Your goal:
Below are the records; copy exactly the stretch from the line containing "(was overflow) |" through the line containing "multi-input cells: 232 / 1220", both ends included, and nothing else.

Data for analysis:
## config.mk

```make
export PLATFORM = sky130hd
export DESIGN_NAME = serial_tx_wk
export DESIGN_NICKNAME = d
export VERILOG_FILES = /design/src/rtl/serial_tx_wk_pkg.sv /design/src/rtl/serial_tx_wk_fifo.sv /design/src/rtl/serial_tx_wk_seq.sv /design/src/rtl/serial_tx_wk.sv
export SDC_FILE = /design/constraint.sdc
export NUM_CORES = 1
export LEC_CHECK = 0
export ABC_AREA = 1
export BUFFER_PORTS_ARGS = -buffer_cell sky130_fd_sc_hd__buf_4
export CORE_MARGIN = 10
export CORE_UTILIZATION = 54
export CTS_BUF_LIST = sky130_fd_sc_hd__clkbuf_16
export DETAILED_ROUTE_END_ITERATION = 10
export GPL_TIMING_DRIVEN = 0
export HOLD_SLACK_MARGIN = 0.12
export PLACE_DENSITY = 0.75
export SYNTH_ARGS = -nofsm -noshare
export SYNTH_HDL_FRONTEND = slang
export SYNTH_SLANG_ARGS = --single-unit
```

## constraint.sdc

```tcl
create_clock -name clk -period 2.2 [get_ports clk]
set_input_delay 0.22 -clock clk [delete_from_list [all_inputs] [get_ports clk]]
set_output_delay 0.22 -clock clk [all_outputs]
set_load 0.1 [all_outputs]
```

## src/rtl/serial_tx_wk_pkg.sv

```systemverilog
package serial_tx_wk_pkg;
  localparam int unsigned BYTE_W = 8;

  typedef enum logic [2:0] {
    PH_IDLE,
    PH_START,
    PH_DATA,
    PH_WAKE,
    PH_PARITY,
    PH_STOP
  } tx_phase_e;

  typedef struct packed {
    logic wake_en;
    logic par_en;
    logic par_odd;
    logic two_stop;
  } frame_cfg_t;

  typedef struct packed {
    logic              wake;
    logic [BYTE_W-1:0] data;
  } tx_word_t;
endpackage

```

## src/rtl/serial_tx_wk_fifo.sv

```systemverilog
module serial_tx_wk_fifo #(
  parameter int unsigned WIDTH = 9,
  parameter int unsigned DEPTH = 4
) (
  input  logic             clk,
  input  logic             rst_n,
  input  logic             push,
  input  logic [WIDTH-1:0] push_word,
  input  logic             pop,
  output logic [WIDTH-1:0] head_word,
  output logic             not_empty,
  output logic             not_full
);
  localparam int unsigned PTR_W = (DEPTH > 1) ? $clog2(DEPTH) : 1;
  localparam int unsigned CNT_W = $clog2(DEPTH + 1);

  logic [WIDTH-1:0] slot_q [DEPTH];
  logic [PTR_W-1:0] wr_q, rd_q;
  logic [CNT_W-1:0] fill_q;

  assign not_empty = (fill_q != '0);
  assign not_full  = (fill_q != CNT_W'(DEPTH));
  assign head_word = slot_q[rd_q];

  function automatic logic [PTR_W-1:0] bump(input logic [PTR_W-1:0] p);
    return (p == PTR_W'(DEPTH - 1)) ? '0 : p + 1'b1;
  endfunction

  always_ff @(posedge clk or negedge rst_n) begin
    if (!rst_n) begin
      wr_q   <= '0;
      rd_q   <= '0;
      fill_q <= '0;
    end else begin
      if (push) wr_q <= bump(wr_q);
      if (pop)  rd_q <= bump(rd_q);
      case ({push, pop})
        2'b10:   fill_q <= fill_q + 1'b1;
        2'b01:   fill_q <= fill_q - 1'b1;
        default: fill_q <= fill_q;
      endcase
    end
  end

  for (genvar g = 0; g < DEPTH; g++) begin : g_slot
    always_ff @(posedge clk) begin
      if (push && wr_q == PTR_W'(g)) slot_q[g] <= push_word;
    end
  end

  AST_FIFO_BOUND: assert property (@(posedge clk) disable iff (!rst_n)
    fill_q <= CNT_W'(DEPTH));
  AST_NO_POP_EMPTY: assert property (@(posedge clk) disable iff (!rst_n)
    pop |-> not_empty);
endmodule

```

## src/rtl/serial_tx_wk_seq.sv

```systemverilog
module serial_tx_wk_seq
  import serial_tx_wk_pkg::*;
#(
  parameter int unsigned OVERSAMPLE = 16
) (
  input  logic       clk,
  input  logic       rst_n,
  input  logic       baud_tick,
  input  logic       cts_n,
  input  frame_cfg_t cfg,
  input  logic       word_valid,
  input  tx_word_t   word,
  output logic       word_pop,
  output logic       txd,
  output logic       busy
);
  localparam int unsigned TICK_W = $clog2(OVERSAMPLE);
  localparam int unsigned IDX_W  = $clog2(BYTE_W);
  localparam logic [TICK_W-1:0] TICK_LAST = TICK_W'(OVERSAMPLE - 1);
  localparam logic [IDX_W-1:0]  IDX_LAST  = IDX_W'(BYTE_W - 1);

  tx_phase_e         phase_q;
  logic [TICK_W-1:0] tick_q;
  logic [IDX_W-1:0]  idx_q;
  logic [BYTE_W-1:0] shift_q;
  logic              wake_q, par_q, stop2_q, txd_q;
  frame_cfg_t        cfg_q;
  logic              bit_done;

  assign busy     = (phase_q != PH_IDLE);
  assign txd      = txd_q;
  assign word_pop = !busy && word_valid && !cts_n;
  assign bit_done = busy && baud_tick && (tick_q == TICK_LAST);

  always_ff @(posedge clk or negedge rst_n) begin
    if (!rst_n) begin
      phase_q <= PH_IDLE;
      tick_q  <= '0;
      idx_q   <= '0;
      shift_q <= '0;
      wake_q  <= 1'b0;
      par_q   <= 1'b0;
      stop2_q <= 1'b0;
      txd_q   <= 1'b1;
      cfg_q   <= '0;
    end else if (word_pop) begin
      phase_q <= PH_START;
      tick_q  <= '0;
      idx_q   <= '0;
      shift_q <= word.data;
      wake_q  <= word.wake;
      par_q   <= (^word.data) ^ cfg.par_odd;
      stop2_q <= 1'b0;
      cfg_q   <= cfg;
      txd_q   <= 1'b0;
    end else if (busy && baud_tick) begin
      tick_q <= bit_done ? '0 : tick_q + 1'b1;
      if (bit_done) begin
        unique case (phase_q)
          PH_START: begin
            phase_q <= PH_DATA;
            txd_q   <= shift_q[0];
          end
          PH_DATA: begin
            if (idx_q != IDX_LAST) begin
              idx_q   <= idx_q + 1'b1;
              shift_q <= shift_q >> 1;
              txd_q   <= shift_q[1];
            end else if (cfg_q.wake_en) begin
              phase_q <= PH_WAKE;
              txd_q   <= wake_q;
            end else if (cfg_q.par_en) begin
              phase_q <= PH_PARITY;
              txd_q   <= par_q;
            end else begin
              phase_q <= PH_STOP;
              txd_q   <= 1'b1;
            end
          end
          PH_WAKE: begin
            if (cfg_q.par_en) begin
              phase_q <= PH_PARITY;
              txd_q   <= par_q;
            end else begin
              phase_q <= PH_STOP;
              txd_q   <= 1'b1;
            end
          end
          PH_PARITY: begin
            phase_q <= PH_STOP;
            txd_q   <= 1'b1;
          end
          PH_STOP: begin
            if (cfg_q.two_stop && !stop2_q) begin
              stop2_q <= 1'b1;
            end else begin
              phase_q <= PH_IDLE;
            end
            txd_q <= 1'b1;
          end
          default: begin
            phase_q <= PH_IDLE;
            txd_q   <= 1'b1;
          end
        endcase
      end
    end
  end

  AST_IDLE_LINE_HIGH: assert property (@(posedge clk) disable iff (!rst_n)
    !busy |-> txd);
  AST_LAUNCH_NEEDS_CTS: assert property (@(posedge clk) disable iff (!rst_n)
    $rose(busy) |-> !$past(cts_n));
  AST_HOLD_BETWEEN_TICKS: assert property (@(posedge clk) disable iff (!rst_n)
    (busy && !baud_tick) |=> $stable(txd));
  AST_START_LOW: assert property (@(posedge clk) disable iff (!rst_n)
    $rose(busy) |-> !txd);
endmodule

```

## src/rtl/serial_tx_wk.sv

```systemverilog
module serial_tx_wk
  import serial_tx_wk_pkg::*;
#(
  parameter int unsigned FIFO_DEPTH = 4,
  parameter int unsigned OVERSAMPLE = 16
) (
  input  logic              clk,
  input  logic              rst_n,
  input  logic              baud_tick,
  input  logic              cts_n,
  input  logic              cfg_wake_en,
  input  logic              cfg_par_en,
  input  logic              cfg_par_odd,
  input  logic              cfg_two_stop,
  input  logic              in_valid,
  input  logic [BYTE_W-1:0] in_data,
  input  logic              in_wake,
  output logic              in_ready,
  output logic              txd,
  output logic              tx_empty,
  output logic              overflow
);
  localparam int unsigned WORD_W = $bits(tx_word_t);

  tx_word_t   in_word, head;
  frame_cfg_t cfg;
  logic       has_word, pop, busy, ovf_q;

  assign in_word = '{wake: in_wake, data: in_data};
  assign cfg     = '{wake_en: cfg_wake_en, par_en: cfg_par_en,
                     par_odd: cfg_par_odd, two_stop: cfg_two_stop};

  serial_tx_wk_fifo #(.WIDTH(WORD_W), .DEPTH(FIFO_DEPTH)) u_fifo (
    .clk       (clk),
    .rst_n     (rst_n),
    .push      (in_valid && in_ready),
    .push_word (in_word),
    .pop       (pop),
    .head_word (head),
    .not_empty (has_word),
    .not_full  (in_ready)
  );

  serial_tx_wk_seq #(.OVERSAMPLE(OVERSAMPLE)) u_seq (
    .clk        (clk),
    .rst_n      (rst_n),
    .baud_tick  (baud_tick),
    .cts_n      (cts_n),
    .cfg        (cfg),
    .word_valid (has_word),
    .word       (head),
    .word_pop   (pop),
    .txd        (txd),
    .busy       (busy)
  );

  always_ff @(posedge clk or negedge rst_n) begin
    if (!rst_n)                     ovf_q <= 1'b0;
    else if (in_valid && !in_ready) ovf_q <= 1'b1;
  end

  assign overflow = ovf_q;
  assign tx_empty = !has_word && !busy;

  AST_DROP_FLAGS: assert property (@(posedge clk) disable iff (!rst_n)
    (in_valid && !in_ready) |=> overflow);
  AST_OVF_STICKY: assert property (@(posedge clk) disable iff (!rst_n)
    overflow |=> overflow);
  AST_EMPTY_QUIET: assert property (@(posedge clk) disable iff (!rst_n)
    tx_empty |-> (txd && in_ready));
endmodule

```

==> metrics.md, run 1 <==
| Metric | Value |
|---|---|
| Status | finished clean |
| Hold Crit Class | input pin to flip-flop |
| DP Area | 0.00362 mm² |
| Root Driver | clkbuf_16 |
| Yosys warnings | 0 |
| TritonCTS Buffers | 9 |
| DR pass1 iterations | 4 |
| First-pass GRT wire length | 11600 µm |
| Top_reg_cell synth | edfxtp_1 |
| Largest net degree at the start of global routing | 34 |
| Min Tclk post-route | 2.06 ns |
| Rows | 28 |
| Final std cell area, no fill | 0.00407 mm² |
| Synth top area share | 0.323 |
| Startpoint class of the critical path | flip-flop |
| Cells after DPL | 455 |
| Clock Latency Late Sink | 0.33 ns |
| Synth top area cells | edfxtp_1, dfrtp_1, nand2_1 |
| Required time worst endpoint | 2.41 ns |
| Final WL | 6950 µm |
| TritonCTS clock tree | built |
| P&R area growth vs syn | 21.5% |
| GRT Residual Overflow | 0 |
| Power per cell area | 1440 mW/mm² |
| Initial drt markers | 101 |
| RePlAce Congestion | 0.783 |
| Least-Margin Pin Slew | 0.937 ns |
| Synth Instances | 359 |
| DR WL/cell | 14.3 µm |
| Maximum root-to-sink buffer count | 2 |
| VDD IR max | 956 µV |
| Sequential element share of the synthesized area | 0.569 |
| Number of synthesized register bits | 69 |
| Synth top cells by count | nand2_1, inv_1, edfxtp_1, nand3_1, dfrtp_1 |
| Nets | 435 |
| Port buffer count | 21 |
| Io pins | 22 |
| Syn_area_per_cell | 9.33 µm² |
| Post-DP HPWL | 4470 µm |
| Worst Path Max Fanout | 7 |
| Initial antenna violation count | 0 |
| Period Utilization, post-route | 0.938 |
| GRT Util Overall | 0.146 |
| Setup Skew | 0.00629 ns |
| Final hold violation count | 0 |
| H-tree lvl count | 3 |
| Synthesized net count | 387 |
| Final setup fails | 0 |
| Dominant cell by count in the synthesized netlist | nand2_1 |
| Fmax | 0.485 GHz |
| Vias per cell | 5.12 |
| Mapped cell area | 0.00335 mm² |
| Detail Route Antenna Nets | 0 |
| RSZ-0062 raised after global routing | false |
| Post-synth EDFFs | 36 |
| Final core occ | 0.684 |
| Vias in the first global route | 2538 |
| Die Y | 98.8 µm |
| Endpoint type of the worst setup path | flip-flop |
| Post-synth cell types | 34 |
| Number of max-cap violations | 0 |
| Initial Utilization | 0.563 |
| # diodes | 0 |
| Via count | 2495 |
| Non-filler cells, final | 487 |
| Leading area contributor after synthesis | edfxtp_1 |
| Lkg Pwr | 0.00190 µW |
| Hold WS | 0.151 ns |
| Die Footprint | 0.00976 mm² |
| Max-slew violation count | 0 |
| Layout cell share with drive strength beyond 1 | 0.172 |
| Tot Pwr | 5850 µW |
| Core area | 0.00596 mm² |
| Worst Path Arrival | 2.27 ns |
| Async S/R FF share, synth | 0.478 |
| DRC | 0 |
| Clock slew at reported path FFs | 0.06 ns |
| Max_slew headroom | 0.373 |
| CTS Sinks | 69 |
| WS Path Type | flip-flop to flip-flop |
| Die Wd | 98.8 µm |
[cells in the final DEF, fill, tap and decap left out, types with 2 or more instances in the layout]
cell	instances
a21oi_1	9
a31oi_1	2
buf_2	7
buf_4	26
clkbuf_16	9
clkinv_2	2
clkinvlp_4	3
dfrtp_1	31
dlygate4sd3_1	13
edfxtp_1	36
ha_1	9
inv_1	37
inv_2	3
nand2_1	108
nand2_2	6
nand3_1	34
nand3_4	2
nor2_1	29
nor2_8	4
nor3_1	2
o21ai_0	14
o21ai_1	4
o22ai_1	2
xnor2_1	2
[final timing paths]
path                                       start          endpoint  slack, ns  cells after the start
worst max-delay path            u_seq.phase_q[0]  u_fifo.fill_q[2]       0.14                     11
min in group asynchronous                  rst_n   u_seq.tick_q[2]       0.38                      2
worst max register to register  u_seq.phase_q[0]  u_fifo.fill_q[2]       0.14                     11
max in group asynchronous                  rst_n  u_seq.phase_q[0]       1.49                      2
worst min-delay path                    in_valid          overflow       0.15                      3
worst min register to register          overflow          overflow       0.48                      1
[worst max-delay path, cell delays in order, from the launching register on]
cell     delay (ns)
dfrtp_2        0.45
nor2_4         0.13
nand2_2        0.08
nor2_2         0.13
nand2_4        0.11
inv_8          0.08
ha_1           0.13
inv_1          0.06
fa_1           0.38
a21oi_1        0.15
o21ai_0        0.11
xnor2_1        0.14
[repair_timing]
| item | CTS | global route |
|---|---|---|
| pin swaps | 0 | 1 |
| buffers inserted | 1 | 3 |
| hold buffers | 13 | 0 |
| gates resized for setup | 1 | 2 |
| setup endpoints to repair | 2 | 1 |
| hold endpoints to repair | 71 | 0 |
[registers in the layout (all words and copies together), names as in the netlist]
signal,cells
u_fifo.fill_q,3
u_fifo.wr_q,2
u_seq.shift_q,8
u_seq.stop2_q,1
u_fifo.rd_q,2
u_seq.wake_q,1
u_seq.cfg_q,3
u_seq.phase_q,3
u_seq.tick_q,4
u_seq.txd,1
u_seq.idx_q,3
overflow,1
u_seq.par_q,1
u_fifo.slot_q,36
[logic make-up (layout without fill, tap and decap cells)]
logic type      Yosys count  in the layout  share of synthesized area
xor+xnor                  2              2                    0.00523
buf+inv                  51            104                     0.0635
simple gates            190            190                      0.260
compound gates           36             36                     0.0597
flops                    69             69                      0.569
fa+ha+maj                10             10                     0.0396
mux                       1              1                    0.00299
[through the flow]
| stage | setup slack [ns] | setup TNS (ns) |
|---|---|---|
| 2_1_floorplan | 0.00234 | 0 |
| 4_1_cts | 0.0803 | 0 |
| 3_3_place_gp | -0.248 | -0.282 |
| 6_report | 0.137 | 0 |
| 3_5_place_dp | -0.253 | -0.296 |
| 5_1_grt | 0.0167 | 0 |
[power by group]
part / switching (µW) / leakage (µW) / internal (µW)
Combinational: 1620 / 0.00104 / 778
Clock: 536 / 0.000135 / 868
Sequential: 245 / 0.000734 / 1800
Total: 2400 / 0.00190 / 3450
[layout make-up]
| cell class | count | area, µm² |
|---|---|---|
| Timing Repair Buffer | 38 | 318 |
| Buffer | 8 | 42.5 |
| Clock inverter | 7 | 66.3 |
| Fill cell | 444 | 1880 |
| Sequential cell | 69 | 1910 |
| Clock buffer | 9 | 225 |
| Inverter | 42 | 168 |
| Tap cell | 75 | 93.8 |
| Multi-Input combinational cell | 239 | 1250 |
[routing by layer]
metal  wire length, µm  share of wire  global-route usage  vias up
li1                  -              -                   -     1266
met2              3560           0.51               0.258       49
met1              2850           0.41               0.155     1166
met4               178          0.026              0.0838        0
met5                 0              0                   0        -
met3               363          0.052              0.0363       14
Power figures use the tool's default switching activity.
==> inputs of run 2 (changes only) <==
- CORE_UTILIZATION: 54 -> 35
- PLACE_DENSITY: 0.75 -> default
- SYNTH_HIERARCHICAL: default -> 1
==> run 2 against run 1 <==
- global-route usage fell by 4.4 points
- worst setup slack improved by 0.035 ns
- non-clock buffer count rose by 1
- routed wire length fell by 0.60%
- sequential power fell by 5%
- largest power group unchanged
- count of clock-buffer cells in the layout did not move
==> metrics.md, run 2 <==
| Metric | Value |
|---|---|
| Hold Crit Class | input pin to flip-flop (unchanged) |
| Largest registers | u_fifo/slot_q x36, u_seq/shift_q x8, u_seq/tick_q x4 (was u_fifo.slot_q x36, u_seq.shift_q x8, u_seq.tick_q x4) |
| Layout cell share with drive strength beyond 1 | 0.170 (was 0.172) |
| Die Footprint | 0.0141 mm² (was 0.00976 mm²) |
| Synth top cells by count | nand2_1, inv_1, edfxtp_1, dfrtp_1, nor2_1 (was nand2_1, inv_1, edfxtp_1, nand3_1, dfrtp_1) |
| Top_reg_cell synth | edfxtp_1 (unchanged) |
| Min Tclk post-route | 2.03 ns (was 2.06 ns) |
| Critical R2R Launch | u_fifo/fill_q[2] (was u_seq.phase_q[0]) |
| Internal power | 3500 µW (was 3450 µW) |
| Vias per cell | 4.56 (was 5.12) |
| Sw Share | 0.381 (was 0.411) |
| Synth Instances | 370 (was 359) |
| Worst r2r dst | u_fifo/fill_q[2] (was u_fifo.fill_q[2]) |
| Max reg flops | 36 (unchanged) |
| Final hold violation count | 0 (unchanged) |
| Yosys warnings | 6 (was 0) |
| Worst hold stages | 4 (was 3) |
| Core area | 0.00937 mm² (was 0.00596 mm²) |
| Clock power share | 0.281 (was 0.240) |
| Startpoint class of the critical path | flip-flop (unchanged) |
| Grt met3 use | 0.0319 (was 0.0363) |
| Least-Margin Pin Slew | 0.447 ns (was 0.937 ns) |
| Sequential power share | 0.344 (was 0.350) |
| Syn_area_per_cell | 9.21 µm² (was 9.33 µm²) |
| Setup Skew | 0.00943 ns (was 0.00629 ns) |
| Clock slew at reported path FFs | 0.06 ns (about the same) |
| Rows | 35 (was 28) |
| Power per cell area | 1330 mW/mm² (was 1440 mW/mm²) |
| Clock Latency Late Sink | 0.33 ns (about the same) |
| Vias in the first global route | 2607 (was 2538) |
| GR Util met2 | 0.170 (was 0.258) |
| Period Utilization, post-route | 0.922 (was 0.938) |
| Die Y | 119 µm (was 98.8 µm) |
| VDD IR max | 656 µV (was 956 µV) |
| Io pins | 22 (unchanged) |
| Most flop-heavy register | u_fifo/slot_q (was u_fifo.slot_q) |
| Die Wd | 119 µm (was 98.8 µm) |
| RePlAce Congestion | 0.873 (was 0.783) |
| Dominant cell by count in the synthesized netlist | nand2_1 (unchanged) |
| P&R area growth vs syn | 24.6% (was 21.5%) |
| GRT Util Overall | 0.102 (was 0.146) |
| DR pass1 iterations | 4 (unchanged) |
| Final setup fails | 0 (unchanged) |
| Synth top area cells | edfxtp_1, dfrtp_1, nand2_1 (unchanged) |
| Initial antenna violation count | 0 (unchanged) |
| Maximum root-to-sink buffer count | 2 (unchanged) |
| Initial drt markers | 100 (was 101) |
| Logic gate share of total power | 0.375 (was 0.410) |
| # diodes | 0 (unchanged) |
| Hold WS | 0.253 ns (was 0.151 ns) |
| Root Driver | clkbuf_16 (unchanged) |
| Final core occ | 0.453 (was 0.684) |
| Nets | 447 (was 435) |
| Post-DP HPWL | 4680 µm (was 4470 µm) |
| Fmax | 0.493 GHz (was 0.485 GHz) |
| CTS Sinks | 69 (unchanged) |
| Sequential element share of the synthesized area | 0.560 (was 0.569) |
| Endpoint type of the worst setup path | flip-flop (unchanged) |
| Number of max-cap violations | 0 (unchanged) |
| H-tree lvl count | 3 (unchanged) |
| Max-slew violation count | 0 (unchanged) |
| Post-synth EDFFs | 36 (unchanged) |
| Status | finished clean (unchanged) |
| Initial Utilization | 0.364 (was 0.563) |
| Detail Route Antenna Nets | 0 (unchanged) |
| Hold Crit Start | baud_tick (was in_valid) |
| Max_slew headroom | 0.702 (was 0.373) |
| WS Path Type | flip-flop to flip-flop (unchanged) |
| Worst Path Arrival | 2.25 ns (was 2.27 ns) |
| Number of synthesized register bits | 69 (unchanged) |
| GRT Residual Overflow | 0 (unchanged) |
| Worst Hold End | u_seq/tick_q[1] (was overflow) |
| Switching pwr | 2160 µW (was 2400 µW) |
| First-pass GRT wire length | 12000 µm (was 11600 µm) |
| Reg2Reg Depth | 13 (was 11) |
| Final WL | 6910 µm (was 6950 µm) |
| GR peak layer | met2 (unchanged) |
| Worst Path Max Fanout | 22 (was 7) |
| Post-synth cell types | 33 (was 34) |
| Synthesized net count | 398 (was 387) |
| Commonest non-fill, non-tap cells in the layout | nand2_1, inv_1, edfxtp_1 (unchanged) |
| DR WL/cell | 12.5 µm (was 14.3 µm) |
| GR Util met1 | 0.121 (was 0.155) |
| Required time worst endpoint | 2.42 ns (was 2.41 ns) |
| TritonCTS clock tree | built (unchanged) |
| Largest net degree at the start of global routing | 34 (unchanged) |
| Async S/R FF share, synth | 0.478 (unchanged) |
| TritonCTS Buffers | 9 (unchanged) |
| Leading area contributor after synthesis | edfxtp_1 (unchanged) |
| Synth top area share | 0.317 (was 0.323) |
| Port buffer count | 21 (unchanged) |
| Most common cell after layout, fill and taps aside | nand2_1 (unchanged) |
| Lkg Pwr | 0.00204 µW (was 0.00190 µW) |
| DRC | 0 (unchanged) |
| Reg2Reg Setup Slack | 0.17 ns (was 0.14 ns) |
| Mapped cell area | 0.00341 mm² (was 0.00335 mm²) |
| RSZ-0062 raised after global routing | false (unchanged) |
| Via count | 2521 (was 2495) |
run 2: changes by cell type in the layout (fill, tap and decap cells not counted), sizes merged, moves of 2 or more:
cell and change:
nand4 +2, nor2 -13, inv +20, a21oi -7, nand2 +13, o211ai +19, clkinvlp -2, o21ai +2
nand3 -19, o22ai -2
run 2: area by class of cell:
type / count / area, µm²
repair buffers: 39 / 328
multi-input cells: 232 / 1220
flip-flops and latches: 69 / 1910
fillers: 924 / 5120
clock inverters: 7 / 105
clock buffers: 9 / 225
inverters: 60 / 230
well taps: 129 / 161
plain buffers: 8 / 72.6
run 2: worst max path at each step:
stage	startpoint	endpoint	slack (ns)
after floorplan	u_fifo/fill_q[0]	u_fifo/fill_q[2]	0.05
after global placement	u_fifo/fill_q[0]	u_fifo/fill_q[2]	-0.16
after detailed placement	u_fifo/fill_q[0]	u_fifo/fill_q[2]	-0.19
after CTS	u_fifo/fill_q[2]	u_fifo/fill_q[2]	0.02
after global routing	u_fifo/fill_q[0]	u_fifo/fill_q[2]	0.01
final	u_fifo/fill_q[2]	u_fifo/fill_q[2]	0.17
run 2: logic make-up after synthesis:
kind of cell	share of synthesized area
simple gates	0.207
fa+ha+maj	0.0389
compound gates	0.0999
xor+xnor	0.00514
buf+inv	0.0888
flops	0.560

The completed task:
| Worst Hold End | u_seq/tick_q[1] (was overflow) |
| Switching pwr | 2160 µW (was 2400 µW) |
| First-pass GRT wire length | 12000 µm (was 11600 µm) |
| Reg2Reg Depth | 13 (was 11) |
| Final WL | 6910 µm (was 6950 µm) |
| GR peak layer | met2 (unchanged) |
| Worst Path Max Fanout | 22 (was 7) |
| Post-synth cell types | 33 (was 34) |
| Synthesized net count | 398 (was 387) |
| Commonest non-fill, non-tap cells in the layout | nand2_1, inv_1, edfxtp_1 (unchanged) |
| DR WL/cell | 12.5 µm (was 14.3 µm) |
| GR Util met1 | 0.121 (was 0.155) |
| Required time worst endpoint | 2.42 ns (was 2.41 ns) |
| TritonCTS clock tree | built (unchanged) |
| Largest net degree at the start of global routing | 34 (unchanged) |
| Async S/R FF share, synth | 0.478 (unchanged) |
| TritonCTS Buffers | 9 (unchanged) |
| Leading area contributor after synthesis | edfxtp_1 (unchanged) |
| Synth top area share | 0.317 (was 0.323) |
| Port buffer count | 21 (unchanged) |
| Most common cell after layout, fill and taps aside | nand2_1 (unchanged) |
| Lkg Pwr | 0.00204 µW (was 0.00190 µW) |
| DRC | 0 (unchanged) |
| Reg2Reg Setup Slack | 0.17 ns (was 0.14 ns) |
| Mapped cell area | 0.00341 mm² (was 0.00335 mm²) |
| RSZ-0062 raised after global routing | false (unchanged) |
| Via count | 2521 (was 2495) |
run 2: changes by cell type in the layout (fill, tap and decap cells not counted), sizes merged, moves of 2 or more:
cell and change:
nand4 +2, nor2 -13, inv +20, a21oi -7, nand2 +13, o211ai +19, clkinvlp -2, o21ai +2
nand3 -19, o22ai -2
run 2: area by class of cell:
type / count / area, µm²
repair buffers: 39 / 328
multi-input cells: 232 / 1220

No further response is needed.